Eine neue Reihe könnte das Licht der Welt erblicken. Mit »mal konkret...« möchten wir uns Werken, deren Schöpfern und den Ideen dahinter nähern. Als Vorschlag, als Anregung, als Diskussionsgrundlage. Noten zum Mitlesen gibt es natürlich auch und wir sind gespannt auf Ihre Meinung.

Vorwort

Na, da hat man sich aber viel vorgenommen. In vergleichsweise wenigen Sätzen ein Stück beschreiben, dabei die Intention des Komponisten mit einzubeziehen und noch einen Blick auf die mögliche (oder unmögliche) Reaktion von ausübenden Musikern und dem aktiv konsumierenden Publikum werfen. Musik in Worte zu fassen ist definitiv immer eine Krücke. Es gelegentlich nicht zu wagen aber auch eine Unterlassung. Der Mensch ist eben neugierig und, soweit den Dingen offen, auch mal an Meinungen, Stimmungsbildern oder Erfahrungen anderer interessiert. Über Musik zu philosophieren ist herrlich streitbar und hat in der Regel immer Aussicht auf Reaktion. Also: Warum nicht? Versuchen wir es einmal. »Tanzen wir den Notenschlüssel« und reden, auf engem Raum und vergleichsweise konkret, über Musik und wie es dazu kommen konnte.

»Euregio« von Kurt Gäble

Kurt Gäble sieht sich als Komponist, Arrangeur, Dirigent, Musiker und Musikpädagoge. 1953 geboren, erinnert er sich bewusst an gemeinsames Singen mit der Mutter in frühester Kindheit, an die Blockflöte und etliche Instrumente, die er sich selber beibrachte. Musikbegeistert wie er war, wuchs schnell sein Bedürfnis, eigene Melodien und Klänge zu erschaffen. Sein Musikstudium in Augsburg sowie seine Studien in Kunst und Pädagogik waren eine logische Konsequenz.

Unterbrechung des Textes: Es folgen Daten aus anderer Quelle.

--- src/rtl/periph_bus_pkg.sv ---
// Shared types and helpers for the peripheral bus controller.
//   state_e            controller FSM states
//   ERR_RDATA_DEFAULT  read data returned with every error response
//   idx_width()        slot-index width for a given slot count (at least 1 bit)
package periph_bus_pkg;

  typedef enum logic [1:0] {
    StIdle,
    StAccess,
    StResp
  } state_e;

  localparam logic [31:0] ERR_RDATA_DEFAULT = 32'hDEAD_BEEF;

  function automatic int unsigned idx_width(input int unsigned n);
    return (n <= 1) ? 1 : int'($clog2(n));
  endfunction

endpackage

--- src/rtl/periph_addr_decode.sv ---
// Combinational slot decoder for the peripheral window.
//   addr  in   byte address of the request
//   hit   out  address falls inside one of the NUM_SLAVES populated slots
//   idx   out  slot index, addr[SLOT_AW +: IDX_W]
module periph_addr_decode
  import periph_bus_pkg::*;
#(
  parameter int unsigned NUM_SLAVES  = 4,
  parameter logic [31:0] PERIPH_BASE = 32'h0200_0000,
  parameter int unsigned SLOT_AW     = 12,
  parameter int unsigned IDX_W       = idx_width(NUM_SLAVES)
) (
  input  logic [31:0]      addr,
  output logic             hit,
  output logic [IDX_W-1:0] idx
);

  localparam int unsigned TopLsb = SLOT_AW + IDX_W;

  logic base_match;
  // Offset bits inside a slot play no part in decoding.
  logic unused_offset;

  assign unused_offset = ^addr[SLOT_AW-1:0];
  assign idx           = addr[SLOT_AW +: IDX_W];
  assign base_match    = (addr[31:TopLsb] == PERIPH_BASE[31:TopLsb]);
  // Index space may be larger than the populated slot count.
  assign hit           = base_match && (32'(idx) < NUM_SLAVES);

endmodule

--- src/rtl/periph_bus_ctrl.sv ---
// Peripheral port controller: decodes periph_mem_* requests to one of NUM_SLAVES slots,
// runs the slot handshake and returns a one-cycle response. Unmapped addresses and slots
// that stay silent for TIMEOUT_CYCLES get an error response, so the bus never hangs.
//   sys_clk, rst_n                 clock, asynchronous active-low reset
//   periph_mem_valid/ready         request (held until ready) / one-cycle response strobe
//   periph_mem_addr/wdata/wstrb    request address, write data, byte enables (0 = read)
//   periph_mem_rdata               response data, held after the strobe
//   s_sel/s_addr/s_wdata/s_wstrb   one-hot slot select and registered request fields
//   s_ready/s_rdata                per-slot completion strobe and read data
//   err_flag/err_addr/err_clr      sticky error flag, last error address, flag clear
module periph_bus_ctrl
  import periph_bus_pkg::*;
#(
  parameter int unsigned NUM_SLAVES     = 4,
  parameter logic [31:0] PERIPH_BASE    = 32'h0200_0000,
  parameter int unsigned SLOT_AW        = 12,
  parameter int unsigned TIMEOUT_CYCLES = 64,
  parameter logic [31:0] ERR_RDATA      = ERR_RDATA_DEFAULT
) (
  input  logic                     sys_clk,
  input  logic                     rst_n,
  input  logic                     periph_mem_valid,
  output logic                     periph_mem_ready,
  input  logic [31:0]              periph_mem_addr,
  input  logic [31:0]              periph_mem_wdata,
  input  logic [3:0]               periph_mem_wstrb,
  output logic [31:0]              periph_mem_rdata,
  output logic [NUM_SLAVES-1:0]    s_sel,
  output logic [31:0]              s_addr,
  output logic [31:0]              s_wdata,
  output logic [3:0]               s_wstrb,
  input  logic [NUM_SLAVES-1:0]    s_ready,
  input  logic [32*NUM_SLAVES-1:0] s_rdata,
  output logic                     err_flag,
  output logic [31:0]              err_addr,
  input  logic                     err_clr
);

  localparam int unsigned IdxW   = idx_width(NUM_SLAVES);
  localparam int unsigned CntW   = $clog2(TIMEOUT_CYCLES) + 1;
  localparam logic [CntW-1:0] CntLast = CntW'(TIMEOUT_CYCLES - 1);

  state_e          state_q;
  logic [IdxW-1:0] idx_q;
  logic [CntW-1:0] cnt_q;
  logic [31:0]     addr_q;

  logic            dec_hit;
  logic [IdxW-1:0] dec_idx;
  logic            sel_ready;
  logic [31:0]     sel_rdata;

  periph_addr_decode #(
    .NUM_SLAVES  (NUM_SLAVES),
    .PERIPH_BASE (PERIPH_BASE),
    .SLOT_AW     (SLOT_AW),
    .IDX_W       (IdxW)
  ) u_decode (
    .addr (periph_mem_addr),
    .hit  (dec_hit),
    .idx  (dec_idx)
  );

  // Only the latched slot is ever listened to; strobes from other slots are ignored.
  assign sel_ready = s_ready[idx_q];
  assign sel_rdata = s_rdata[32*idx_q +: 32];

  always_ff @(posedge sys_clk or negedge rst_n) begin
    if (!rst_n) begin
      state_q          <= StIdle;
      idx_q            <= '0;
      cnt_q            <= '0;
      addr_q           <= '0;
      periph_mem_ready <= 1'b0;
      periph_mem_rdata <= '0;
      s_sel            <= '0;
      s_addr           <= '0;
      s_wdata          <= '0;
      s_wstrb          <= '0;
      err_flag         <= 1'b0;
      err_addr         <= '0;
    end else begin
      // Ready is raised on the edge into StResp, so it is high exactly while in StResp.
      periph_mem_ready <= 1'b0;
      // Later error-set assignments in this block override the clear.
      if (err_clr) begin
        err_flag <= 1'b0;
      end

      unique case (state_q)
        StIdle: begin
          if (periph_mem_valid) begin
            if (dec_hit) begin
              idx_q   <= dec_idx;
              addr_q  <= periph_mem_addr;
              s_addr  <= {{(32-SLOT_AW){1'b0}}, periph_mem_addr[SLOT_AW-1:0]};
              s_wdata <= periph_mem_wdata;
              s_wstrb <= periph_mem_wstrb;
              s_sel   <= NUM_SLAVES'(1) << dec_idx;
              cnt_q   <= '0;
              state_q <= StAccess;
            end else begin
              periph_mem_rdata <= ERR_RDATA;
              periph_mem_ready <= 1'b1;
              err_flag         <= 1'b1;
              err_addr         <= periph_mem_addr;
              state_q          <= StResp;
            end
          end
        end

        StAccess: begin
          if (!periph_mem_valid) begin
            // Master withdrew the request: release the slot silently.
            s_sel   <= '0;
            state_q <= StIdle;
          end else if (sel_ready) begin
            // Completion beats a timeout landing in the same cycle.
            periph_mem_rdata <= (s_wstrb == 4'h0) ? sel_rdata : 32'h0;
            periph_mem_ready <= 1'b1;
            s_sel            <= '0;
            state_q          <= StResp;
          end else if (cnt_q == CntLast) begin
            periph_mem_rdata <= ERR_RDATA;
            periph_mem_ready <= 1'b1;
            err_flag         <= 1'b1;
            err_addr         <= addr_q;
            s_sel            <= '0;
            state_q          <= StResp;
          end else begin
            cnt_q <= cnt_q + 1'b1;
          end
        end

        StResp: begin
          state_q <= StIdle;
        end

        default: begin
          state_q <= StIdle;
        end
      endcase
    end
  end

endmodule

Als bekennender Familien- und Naturmensch ist er fest in seiner Heimatgemeinde Lauben bei Memmingen verwurzelt. Er schätzt das Leben auf dem Dorf, die dortigen Werte und Traditionen. Themen, die christlich, sozial oder auch ökologisch orientiert sind, inspirieren ihn, weil ihm Inhalte ein besonderes Gemeinschaftsgefühl ermöglichen. Kurt Gäble hat rund 100 Originalwerke und Bearbeitungen geschaffen. Seine musikalische Leidenschaft gehört dem Blasorchester.